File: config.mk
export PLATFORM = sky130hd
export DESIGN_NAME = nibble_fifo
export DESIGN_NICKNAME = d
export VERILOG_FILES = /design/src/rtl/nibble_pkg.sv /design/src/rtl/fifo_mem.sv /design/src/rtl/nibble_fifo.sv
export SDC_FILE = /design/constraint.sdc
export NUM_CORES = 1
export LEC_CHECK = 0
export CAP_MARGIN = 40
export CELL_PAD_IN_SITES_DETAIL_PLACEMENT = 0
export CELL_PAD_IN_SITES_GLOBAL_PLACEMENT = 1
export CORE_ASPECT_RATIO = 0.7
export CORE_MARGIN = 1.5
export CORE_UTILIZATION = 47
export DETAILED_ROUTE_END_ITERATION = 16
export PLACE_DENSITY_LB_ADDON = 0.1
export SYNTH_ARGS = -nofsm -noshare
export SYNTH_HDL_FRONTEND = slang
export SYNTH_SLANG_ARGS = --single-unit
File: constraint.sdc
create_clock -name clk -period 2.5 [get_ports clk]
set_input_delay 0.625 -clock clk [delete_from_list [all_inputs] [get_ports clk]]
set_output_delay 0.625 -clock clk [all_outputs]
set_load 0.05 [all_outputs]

------

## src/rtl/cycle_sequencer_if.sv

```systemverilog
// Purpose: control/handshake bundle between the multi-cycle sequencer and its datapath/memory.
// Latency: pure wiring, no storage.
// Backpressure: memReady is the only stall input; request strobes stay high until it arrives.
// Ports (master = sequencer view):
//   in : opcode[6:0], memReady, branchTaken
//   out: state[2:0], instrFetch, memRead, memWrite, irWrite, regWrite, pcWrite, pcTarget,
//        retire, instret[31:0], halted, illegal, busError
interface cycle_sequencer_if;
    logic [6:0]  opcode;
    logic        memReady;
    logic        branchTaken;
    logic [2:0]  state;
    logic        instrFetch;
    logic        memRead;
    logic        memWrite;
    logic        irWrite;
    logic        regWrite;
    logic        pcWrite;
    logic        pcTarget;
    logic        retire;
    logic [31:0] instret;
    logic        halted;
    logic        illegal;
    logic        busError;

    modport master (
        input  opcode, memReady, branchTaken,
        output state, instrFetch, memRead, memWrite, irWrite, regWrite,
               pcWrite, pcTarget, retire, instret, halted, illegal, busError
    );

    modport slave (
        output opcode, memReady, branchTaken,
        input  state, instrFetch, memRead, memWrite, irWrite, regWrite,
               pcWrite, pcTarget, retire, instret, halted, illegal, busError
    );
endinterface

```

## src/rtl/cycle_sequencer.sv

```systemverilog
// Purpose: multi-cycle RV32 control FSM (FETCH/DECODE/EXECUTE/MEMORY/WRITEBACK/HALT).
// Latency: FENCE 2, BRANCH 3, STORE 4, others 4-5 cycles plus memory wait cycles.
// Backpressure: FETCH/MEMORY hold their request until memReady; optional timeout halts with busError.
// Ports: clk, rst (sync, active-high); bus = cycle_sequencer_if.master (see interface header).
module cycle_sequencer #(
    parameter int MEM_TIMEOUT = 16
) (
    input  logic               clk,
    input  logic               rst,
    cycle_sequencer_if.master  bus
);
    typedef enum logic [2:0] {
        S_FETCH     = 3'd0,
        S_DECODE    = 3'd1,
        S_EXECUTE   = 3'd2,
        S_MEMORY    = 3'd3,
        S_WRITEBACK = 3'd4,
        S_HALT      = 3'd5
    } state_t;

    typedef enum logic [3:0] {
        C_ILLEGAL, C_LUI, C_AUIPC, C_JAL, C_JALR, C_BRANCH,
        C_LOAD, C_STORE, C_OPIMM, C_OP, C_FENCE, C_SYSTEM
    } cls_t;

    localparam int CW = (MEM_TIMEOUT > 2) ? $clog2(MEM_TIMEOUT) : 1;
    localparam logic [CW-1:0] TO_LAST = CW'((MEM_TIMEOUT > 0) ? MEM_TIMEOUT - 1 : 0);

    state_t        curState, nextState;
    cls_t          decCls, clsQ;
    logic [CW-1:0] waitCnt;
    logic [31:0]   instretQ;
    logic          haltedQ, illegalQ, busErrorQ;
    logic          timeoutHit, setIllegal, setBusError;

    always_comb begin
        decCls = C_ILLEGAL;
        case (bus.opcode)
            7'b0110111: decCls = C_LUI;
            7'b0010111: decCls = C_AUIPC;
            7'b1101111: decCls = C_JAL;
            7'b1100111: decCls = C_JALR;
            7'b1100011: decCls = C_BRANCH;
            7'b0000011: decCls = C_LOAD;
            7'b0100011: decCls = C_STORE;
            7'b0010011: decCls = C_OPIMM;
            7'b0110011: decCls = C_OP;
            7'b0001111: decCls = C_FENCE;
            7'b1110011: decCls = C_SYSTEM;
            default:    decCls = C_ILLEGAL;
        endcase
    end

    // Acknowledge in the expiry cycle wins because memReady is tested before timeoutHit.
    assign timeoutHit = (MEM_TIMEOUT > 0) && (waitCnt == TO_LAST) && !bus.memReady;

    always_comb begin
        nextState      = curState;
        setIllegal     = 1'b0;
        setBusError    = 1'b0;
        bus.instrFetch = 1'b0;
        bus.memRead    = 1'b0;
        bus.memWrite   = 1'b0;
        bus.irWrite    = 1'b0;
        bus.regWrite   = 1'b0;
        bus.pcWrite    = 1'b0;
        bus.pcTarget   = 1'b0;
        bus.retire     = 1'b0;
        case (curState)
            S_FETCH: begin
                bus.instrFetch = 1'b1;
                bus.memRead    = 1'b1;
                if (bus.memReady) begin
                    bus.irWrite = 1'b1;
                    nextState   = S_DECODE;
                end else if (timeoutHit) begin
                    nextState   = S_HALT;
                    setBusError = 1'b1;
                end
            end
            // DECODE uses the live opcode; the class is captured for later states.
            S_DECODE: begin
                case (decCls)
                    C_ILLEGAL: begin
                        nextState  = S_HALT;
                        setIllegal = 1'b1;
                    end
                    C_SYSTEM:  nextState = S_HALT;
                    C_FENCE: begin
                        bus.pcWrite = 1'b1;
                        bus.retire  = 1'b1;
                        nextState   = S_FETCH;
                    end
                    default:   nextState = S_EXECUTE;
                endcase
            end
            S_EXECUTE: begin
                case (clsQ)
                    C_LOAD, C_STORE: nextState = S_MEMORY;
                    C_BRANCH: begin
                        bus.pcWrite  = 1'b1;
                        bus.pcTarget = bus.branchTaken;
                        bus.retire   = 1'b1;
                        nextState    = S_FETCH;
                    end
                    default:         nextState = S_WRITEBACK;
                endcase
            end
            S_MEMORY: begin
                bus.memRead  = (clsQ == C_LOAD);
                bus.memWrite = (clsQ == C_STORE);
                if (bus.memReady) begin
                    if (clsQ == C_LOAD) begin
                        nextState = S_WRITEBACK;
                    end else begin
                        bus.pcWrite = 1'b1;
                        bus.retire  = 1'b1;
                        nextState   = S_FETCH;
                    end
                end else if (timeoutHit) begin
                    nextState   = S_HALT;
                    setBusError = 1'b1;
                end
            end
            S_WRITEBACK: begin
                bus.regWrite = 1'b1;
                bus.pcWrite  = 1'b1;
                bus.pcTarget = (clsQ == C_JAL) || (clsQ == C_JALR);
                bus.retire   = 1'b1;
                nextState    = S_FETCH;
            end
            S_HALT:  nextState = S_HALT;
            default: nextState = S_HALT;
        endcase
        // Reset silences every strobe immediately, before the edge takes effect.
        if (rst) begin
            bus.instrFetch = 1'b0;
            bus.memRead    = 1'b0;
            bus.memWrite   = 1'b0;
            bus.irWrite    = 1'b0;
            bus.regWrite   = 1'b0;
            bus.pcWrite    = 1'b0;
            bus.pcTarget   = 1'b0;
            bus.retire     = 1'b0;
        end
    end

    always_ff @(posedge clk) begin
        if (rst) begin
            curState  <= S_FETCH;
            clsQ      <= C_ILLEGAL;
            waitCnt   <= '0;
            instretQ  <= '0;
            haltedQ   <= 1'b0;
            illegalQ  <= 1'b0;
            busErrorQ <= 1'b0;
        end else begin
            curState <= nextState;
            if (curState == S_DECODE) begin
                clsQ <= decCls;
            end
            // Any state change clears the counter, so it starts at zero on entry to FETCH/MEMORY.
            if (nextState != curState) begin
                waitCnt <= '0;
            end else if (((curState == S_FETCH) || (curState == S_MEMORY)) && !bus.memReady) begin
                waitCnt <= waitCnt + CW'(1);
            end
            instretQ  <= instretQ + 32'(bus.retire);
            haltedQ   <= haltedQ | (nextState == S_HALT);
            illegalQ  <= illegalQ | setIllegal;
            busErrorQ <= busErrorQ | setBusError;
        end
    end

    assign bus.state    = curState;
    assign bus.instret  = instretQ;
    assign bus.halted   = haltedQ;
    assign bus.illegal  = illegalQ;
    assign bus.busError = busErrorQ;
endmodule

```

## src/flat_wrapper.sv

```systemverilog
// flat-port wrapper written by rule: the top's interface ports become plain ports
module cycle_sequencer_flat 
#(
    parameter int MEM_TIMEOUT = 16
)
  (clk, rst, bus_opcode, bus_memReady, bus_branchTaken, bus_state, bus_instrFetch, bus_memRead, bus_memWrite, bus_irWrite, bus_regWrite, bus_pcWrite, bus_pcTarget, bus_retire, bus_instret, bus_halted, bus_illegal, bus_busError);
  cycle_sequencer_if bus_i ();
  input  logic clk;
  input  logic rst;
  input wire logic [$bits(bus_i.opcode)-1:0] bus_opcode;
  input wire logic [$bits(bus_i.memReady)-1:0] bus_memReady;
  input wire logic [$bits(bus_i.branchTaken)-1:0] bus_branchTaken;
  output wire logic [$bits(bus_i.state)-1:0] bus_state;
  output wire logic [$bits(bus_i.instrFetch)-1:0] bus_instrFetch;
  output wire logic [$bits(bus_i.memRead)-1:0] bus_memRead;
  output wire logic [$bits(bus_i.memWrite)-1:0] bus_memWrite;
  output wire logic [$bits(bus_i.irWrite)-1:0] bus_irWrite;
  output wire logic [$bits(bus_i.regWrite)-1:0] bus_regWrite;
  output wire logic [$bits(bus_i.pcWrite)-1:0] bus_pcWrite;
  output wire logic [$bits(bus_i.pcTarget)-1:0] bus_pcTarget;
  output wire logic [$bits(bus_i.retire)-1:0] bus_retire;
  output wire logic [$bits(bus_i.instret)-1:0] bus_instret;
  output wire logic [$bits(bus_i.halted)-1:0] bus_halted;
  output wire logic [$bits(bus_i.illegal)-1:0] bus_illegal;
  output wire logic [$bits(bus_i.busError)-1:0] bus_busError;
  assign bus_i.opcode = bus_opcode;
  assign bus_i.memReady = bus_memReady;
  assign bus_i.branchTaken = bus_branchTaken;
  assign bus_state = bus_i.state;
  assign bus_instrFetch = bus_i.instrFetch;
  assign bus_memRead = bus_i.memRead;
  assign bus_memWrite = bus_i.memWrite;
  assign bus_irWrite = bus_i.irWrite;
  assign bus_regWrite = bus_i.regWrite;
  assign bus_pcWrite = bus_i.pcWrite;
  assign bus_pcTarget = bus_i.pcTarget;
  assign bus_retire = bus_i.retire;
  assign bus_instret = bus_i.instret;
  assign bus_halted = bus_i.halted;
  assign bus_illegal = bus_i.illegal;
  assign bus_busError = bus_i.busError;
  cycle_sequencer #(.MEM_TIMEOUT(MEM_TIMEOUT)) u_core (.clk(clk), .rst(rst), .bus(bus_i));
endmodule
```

------

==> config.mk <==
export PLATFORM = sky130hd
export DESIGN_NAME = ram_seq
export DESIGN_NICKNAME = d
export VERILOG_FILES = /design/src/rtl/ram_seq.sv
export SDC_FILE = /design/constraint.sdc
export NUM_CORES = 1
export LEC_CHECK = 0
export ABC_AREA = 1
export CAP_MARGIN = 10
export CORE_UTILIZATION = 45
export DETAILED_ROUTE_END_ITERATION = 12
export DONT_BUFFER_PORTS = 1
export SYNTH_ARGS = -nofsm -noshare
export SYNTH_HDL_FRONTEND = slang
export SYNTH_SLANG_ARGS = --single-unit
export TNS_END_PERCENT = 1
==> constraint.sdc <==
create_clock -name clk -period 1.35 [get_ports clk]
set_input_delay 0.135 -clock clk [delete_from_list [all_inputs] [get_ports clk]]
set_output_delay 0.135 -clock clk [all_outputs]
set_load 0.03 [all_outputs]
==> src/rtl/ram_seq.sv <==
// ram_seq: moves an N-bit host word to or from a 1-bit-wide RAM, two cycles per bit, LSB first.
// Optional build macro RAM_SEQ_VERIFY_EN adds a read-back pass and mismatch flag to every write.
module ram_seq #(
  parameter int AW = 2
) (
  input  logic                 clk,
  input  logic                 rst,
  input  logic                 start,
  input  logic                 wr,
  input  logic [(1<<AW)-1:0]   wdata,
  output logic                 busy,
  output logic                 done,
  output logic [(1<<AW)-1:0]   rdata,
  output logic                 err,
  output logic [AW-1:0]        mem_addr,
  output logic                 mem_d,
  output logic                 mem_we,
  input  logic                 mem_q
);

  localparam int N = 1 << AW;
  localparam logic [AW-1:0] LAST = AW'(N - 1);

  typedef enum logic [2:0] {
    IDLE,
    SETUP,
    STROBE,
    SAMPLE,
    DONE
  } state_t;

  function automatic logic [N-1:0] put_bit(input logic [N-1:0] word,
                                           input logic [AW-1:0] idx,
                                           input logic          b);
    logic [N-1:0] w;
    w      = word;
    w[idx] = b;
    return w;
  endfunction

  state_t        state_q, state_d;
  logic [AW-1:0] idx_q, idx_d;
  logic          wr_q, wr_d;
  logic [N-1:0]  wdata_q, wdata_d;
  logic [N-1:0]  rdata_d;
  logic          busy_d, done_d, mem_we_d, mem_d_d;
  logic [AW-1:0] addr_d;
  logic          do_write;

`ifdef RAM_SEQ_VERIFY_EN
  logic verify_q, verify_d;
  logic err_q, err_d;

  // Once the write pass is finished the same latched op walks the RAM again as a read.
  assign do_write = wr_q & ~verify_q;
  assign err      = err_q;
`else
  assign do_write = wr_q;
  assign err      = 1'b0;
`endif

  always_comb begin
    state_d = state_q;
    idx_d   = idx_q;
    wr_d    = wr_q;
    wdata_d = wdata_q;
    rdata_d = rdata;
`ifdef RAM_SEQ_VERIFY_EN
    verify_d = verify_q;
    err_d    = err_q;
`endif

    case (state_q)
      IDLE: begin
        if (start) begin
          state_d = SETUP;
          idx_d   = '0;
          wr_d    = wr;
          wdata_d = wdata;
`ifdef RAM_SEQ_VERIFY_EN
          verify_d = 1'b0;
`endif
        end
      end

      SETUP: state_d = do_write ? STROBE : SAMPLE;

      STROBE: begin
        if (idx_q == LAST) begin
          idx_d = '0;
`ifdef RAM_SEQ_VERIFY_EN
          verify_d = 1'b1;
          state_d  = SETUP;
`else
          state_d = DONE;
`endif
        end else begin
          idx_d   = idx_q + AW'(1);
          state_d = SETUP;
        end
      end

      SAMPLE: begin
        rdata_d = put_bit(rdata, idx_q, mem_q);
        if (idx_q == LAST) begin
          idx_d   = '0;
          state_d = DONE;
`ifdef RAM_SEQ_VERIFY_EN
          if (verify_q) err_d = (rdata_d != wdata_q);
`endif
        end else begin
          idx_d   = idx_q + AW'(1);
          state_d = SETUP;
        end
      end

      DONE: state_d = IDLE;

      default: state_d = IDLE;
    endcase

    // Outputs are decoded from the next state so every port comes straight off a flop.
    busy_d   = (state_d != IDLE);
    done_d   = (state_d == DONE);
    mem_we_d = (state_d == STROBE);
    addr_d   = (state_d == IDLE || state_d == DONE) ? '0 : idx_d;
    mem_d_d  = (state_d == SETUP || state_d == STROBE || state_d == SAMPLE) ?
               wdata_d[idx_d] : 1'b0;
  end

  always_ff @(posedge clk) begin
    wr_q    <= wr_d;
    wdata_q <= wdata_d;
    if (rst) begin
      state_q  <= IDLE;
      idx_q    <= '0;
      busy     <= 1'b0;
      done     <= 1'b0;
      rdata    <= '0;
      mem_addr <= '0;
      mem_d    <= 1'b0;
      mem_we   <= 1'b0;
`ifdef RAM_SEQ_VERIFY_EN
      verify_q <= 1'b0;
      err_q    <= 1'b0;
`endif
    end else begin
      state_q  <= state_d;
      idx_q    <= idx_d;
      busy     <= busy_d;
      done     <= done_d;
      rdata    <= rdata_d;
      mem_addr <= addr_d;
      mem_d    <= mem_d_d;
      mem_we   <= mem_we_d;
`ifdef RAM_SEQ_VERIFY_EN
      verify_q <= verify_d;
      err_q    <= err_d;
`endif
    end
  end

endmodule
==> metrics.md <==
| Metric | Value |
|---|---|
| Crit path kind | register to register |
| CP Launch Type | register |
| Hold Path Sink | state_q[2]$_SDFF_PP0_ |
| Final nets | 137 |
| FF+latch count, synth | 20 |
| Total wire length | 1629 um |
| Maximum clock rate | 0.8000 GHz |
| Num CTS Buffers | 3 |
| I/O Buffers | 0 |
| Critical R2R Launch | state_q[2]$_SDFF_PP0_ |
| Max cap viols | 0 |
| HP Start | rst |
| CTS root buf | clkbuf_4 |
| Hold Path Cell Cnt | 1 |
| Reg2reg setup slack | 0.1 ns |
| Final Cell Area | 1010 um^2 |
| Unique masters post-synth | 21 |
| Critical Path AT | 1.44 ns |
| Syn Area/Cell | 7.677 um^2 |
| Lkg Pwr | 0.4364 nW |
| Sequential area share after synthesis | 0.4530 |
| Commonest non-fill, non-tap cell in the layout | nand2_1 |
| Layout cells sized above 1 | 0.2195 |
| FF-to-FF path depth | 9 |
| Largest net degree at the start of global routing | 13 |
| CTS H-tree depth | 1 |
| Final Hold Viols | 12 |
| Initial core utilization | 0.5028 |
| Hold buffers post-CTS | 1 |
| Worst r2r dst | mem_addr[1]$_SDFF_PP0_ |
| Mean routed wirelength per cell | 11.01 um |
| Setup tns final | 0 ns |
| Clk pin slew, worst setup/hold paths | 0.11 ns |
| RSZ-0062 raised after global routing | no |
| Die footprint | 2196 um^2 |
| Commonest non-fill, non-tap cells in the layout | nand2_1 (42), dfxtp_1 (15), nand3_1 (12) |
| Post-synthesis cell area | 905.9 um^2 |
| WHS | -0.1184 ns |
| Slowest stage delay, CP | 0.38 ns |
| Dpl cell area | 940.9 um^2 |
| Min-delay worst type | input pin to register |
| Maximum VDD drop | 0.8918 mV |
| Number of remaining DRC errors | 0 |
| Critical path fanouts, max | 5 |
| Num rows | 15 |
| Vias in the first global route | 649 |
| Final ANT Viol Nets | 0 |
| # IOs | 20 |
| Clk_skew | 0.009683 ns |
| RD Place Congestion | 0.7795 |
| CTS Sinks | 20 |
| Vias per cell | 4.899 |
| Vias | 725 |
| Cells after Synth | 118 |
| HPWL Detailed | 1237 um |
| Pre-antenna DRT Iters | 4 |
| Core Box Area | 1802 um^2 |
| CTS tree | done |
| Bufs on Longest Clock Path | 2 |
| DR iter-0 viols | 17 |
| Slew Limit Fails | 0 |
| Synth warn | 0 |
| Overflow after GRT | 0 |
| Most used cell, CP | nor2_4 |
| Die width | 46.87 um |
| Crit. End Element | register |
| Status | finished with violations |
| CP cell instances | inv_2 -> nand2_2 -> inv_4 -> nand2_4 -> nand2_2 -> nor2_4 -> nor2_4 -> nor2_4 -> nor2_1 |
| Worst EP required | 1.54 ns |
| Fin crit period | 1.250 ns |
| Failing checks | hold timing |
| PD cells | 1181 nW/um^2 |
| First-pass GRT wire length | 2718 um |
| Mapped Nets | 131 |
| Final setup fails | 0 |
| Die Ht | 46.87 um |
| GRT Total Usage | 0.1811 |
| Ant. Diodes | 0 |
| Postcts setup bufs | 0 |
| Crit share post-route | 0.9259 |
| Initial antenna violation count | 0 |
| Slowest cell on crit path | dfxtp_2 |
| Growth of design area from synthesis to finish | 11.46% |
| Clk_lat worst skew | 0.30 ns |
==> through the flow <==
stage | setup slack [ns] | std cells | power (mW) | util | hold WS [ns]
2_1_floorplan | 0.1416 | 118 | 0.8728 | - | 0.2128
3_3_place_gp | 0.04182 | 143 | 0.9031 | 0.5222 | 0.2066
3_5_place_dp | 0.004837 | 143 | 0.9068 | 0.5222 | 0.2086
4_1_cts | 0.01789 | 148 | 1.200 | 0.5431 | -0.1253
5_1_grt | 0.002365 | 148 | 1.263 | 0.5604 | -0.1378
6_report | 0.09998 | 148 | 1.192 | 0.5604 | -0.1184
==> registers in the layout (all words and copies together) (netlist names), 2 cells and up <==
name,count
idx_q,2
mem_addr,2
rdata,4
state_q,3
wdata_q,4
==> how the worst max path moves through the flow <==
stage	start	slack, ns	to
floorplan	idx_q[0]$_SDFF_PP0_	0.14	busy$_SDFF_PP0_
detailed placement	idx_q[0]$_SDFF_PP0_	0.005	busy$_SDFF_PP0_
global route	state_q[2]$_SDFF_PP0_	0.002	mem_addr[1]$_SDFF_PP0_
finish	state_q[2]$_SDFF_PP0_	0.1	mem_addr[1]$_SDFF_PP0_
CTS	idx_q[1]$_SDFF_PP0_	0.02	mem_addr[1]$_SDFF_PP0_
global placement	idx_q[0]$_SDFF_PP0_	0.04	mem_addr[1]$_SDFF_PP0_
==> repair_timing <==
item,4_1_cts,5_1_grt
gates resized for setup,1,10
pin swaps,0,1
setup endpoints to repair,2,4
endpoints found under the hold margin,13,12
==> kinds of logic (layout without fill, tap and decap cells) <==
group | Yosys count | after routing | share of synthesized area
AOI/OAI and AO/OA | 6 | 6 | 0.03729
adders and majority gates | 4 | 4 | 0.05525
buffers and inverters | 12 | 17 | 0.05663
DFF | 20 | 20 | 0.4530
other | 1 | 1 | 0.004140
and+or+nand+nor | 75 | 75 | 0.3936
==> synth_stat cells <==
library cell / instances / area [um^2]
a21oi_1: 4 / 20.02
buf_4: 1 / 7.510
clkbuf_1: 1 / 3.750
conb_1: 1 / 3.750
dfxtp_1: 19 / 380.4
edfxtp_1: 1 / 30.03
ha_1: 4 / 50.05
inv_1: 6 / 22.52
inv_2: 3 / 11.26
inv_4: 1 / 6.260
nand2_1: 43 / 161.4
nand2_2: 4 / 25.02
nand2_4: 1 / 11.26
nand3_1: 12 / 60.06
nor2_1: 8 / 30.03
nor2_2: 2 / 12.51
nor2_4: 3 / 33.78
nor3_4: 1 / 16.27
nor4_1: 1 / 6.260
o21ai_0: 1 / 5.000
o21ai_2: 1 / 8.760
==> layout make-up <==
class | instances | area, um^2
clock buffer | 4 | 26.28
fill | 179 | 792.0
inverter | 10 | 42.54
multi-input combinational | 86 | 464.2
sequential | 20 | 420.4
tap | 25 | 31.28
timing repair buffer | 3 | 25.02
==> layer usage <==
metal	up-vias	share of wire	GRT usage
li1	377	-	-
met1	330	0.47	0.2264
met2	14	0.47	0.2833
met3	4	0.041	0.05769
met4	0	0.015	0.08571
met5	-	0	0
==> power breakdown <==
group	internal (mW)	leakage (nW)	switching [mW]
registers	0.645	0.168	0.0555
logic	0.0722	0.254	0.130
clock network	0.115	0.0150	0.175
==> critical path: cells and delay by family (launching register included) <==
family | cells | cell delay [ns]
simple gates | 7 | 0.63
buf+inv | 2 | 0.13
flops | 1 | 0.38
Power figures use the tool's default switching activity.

------

TASK BRIEF
From the data above, output only the lines between the line containing "File: config.mk" and the line containing "set_load 0.05 [all_outputs]", inclusive, exactly as written.

COMPLETED EXERCISE
File: config.mk
export PLATFORM = sky130hd
export DESIGN_NAME = nibble_fifo
export DESIGN_NICKNAME = d
export VERILOG_FILES = /design/src/rtl/nibble_pkg.sv /design/src/rtl/fifo_mem.sv /design/src/rtl/nibble_fifo.sv
export SDC_FILE = /design/constraint.sdc
export NUM_CORES = 1
export LEC_CHECK = 0
export CAP_MARGIN = 40
export CELL_PAD_IN_SITES_DETAIL_PLACEMENT = 0
export CELL_PAD_IN_SITES_GLOBAL_PLACEMENT = 1
export CORE_ASPECT_RATIO = 0.7
export CORE_MARGIN = 1.5
export CORE_UTILIZATION = 47
export DETAILED_ROUTE_END_ITERATION = 16
export PLACE_DENSITY_LB_ADDON = 0.1
export SYNTH_ARGS = -nofsm -noshare
export SYNTH_HDL_FRONTEND = slang
export SYNTH_SLANG_ARGS = --single-unit
File: constraint.sdc
create_clock -name clk -period 2.5 [get_ports clk]
set_input_delay 0.625 -clock clk [delete_from_list [all_inputs] [get_ports clk]]
set_output_delay 0.625 -clock clk [all_outputs]
set_load 0.05 [all_outputs]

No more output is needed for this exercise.